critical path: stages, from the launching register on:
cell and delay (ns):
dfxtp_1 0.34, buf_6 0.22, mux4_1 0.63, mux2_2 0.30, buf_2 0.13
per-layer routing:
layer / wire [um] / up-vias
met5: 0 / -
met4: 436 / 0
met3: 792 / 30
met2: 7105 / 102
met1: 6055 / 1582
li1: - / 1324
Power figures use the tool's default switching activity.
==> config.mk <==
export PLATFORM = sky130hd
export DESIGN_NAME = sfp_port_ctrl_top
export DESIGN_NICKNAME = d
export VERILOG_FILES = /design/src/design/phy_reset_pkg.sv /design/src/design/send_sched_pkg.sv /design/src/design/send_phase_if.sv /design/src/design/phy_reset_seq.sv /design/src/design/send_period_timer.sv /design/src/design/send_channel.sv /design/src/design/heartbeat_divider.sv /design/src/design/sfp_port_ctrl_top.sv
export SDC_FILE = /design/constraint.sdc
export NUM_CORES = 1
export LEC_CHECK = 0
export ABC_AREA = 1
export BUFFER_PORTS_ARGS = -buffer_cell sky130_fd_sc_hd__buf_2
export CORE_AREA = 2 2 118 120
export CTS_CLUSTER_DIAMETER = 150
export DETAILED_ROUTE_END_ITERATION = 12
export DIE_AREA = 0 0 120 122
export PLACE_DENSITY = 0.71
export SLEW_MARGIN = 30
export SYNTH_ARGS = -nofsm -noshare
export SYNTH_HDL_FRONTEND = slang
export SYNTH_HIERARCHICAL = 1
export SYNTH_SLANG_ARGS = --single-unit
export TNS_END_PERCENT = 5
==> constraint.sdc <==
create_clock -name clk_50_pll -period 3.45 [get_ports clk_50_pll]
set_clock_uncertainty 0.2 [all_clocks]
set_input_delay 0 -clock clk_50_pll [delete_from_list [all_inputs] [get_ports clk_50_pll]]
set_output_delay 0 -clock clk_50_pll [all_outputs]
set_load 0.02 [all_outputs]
+ + +
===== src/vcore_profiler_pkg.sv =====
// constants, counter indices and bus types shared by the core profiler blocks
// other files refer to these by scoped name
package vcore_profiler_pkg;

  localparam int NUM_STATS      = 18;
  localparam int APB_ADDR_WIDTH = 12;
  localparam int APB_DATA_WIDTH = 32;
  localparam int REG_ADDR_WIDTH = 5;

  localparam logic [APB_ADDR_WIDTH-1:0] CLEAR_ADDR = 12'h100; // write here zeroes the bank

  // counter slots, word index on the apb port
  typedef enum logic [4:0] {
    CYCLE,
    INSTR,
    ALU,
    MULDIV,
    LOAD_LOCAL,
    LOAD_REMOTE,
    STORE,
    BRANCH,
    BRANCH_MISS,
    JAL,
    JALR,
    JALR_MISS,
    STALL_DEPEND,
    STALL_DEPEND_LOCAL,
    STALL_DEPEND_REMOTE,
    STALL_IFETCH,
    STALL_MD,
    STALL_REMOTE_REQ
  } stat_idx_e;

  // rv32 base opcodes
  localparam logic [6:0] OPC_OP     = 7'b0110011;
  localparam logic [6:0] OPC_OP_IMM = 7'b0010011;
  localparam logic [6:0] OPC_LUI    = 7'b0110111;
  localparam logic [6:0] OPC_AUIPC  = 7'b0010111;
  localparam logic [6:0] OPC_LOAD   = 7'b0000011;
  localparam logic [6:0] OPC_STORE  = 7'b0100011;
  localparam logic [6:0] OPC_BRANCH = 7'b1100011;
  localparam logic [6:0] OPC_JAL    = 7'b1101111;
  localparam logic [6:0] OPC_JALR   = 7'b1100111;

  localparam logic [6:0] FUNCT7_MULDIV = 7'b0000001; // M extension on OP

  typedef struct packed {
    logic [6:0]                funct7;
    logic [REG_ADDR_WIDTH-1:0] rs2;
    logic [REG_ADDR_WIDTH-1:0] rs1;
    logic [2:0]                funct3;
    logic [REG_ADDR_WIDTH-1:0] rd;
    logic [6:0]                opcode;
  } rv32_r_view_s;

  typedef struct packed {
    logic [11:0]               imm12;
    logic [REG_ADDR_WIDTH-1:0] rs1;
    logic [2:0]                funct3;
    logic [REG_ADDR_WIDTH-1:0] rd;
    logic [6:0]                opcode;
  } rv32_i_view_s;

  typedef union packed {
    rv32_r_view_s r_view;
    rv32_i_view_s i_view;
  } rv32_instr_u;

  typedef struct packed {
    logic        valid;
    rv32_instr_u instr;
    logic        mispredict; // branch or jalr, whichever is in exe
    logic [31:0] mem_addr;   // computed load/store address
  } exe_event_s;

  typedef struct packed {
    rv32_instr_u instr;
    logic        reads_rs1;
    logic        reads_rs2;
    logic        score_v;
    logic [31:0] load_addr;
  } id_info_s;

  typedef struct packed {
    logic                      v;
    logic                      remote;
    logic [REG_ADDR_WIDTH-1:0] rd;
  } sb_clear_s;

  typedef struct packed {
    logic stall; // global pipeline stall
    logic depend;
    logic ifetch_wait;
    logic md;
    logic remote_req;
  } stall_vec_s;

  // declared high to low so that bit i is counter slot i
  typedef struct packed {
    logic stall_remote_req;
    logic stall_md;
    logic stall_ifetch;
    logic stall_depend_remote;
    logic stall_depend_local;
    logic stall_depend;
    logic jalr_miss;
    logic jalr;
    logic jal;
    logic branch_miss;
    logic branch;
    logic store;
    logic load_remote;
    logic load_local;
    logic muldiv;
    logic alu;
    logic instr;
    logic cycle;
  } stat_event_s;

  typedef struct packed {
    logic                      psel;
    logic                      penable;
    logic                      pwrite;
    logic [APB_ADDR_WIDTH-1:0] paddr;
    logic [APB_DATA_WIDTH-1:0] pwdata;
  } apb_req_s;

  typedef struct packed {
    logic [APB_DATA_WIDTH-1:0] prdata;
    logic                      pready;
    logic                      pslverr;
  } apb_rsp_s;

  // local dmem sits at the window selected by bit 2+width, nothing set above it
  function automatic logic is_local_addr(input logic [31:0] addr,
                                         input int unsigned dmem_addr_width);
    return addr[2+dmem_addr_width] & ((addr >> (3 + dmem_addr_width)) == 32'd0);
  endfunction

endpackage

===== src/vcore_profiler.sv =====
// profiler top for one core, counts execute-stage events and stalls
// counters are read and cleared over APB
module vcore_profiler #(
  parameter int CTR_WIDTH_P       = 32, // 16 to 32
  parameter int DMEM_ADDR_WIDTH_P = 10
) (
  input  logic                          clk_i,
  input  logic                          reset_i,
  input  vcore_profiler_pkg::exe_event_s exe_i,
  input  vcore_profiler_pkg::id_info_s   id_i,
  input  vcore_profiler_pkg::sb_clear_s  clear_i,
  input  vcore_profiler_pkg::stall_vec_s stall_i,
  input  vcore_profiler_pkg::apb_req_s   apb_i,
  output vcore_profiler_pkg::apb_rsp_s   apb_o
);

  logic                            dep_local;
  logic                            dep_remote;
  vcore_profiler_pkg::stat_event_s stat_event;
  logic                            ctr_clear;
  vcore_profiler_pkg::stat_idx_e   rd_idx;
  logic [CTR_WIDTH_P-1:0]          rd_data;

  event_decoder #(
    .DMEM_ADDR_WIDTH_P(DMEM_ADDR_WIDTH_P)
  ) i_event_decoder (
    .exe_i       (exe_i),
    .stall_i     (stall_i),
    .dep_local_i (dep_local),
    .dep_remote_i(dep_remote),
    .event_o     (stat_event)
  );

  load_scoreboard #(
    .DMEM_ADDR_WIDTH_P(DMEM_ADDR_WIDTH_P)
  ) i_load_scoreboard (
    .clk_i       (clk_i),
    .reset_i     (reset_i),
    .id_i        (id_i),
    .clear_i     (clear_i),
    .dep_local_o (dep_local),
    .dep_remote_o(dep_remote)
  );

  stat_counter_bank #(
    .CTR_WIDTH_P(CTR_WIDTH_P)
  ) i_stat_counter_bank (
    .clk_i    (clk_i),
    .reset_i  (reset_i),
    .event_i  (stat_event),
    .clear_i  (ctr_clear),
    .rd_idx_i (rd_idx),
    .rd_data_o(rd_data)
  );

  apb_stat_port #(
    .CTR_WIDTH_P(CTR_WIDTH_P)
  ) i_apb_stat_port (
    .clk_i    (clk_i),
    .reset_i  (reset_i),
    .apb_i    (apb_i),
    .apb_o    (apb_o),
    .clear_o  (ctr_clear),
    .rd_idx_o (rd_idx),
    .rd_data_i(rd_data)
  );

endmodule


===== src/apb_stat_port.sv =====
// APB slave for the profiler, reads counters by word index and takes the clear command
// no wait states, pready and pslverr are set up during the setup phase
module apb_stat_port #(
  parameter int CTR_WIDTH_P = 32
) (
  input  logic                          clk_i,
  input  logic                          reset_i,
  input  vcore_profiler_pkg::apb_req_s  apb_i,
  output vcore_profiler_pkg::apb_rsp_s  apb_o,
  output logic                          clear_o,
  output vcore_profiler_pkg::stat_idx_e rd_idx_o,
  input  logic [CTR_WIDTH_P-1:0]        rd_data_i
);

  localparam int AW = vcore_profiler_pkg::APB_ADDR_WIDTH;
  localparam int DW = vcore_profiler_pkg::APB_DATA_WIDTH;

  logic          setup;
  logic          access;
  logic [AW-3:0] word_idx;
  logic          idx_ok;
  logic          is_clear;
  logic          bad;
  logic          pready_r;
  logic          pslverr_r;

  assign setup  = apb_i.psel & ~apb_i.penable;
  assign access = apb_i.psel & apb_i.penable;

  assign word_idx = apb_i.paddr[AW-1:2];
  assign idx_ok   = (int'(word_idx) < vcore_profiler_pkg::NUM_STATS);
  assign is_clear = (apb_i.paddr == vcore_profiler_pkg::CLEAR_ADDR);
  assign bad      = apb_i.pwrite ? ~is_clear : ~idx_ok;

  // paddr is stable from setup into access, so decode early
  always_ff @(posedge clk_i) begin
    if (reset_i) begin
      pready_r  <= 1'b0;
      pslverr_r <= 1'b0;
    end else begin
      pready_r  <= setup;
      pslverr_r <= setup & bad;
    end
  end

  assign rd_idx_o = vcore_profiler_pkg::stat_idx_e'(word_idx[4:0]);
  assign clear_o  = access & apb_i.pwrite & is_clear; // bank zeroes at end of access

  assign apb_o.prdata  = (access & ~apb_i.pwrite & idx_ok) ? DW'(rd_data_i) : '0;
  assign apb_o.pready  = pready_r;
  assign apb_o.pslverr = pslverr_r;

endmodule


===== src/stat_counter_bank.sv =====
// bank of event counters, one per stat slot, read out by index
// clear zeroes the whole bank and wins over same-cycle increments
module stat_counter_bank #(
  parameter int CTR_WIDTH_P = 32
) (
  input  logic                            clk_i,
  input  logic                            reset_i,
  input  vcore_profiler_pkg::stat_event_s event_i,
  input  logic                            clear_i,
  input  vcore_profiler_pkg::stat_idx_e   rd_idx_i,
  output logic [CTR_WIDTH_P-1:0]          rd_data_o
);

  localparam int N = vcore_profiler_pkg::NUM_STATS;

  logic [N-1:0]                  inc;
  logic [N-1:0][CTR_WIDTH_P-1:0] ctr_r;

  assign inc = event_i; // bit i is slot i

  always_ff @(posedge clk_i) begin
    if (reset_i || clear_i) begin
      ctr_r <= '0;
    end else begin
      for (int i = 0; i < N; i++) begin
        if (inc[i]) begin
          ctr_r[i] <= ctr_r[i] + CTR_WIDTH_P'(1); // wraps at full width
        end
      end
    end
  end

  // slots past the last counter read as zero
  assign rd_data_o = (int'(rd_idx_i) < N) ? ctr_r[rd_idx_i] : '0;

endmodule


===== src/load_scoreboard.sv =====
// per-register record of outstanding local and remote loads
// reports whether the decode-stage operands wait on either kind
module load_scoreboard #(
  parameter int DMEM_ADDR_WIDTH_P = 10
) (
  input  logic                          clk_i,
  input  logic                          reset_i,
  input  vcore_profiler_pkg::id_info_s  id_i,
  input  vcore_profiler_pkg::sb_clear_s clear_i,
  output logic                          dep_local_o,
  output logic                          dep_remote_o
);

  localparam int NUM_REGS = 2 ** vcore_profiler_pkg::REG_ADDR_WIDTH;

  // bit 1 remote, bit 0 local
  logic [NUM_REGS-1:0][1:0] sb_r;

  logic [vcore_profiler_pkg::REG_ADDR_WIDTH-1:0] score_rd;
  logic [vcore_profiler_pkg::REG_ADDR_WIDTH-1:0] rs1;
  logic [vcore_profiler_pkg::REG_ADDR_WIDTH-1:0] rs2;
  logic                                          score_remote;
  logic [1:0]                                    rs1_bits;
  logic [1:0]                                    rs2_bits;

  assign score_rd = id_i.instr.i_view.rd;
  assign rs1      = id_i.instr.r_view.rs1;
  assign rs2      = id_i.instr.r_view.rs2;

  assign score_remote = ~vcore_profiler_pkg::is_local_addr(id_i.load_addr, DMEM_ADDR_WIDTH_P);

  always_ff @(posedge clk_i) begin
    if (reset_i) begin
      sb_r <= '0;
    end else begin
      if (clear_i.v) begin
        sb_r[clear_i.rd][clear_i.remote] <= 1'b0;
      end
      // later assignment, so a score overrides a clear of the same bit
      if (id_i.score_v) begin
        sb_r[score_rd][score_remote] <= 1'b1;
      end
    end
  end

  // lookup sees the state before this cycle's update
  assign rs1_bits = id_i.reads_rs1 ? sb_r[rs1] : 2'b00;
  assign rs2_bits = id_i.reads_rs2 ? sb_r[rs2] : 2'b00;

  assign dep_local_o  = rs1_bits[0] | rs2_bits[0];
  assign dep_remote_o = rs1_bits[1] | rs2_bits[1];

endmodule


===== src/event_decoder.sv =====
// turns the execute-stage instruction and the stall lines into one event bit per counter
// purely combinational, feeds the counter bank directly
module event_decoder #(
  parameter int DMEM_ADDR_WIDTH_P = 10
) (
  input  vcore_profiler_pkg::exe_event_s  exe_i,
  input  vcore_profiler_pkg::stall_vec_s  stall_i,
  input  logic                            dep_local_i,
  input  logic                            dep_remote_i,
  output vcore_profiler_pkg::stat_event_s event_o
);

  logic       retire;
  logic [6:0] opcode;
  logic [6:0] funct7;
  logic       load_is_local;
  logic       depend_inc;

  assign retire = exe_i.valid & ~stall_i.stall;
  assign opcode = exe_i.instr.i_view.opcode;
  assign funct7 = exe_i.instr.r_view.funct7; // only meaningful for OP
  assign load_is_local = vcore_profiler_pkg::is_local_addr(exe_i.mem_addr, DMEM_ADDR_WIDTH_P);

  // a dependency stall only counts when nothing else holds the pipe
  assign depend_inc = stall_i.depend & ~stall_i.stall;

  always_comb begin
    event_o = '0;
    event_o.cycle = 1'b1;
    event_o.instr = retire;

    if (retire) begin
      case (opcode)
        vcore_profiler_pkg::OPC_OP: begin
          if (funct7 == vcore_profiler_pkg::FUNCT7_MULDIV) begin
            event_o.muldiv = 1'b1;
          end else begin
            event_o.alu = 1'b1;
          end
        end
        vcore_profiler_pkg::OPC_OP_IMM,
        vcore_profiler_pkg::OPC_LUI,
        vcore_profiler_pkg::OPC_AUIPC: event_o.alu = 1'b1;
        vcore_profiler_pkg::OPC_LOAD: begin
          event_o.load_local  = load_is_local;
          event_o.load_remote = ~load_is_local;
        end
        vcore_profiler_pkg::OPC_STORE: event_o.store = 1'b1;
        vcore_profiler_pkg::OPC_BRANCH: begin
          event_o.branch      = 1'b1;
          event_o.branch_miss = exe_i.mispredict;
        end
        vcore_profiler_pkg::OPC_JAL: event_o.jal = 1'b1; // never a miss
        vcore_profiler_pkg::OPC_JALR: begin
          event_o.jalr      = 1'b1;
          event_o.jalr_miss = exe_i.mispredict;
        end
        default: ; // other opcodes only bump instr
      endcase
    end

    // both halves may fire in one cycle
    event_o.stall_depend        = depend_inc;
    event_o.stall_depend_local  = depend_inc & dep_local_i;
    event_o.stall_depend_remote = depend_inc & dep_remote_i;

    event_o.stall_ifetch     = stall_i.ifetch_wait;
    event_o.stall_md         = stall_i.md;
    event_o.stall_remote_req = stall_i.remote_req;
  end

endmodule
+ + +
Taking the entries above, write out exactly the lines starting with the line containing "cell and delay" and going on through the line containing "li1: - / 1324", both included, and nothing else.

cell and delay (ns):
dfxtp_1 0.34, buf_6 0.22, mux4_1 0.63, mux2_2 0.30, buf_2 0.13
per-layer routing:
layer / wire [um] / up-vias
met5: 0 / -
met4: 436 / 0
met3: 792 / 30
met2: 7105 / 102
met1: 6055 / 1582
li1: - / 1324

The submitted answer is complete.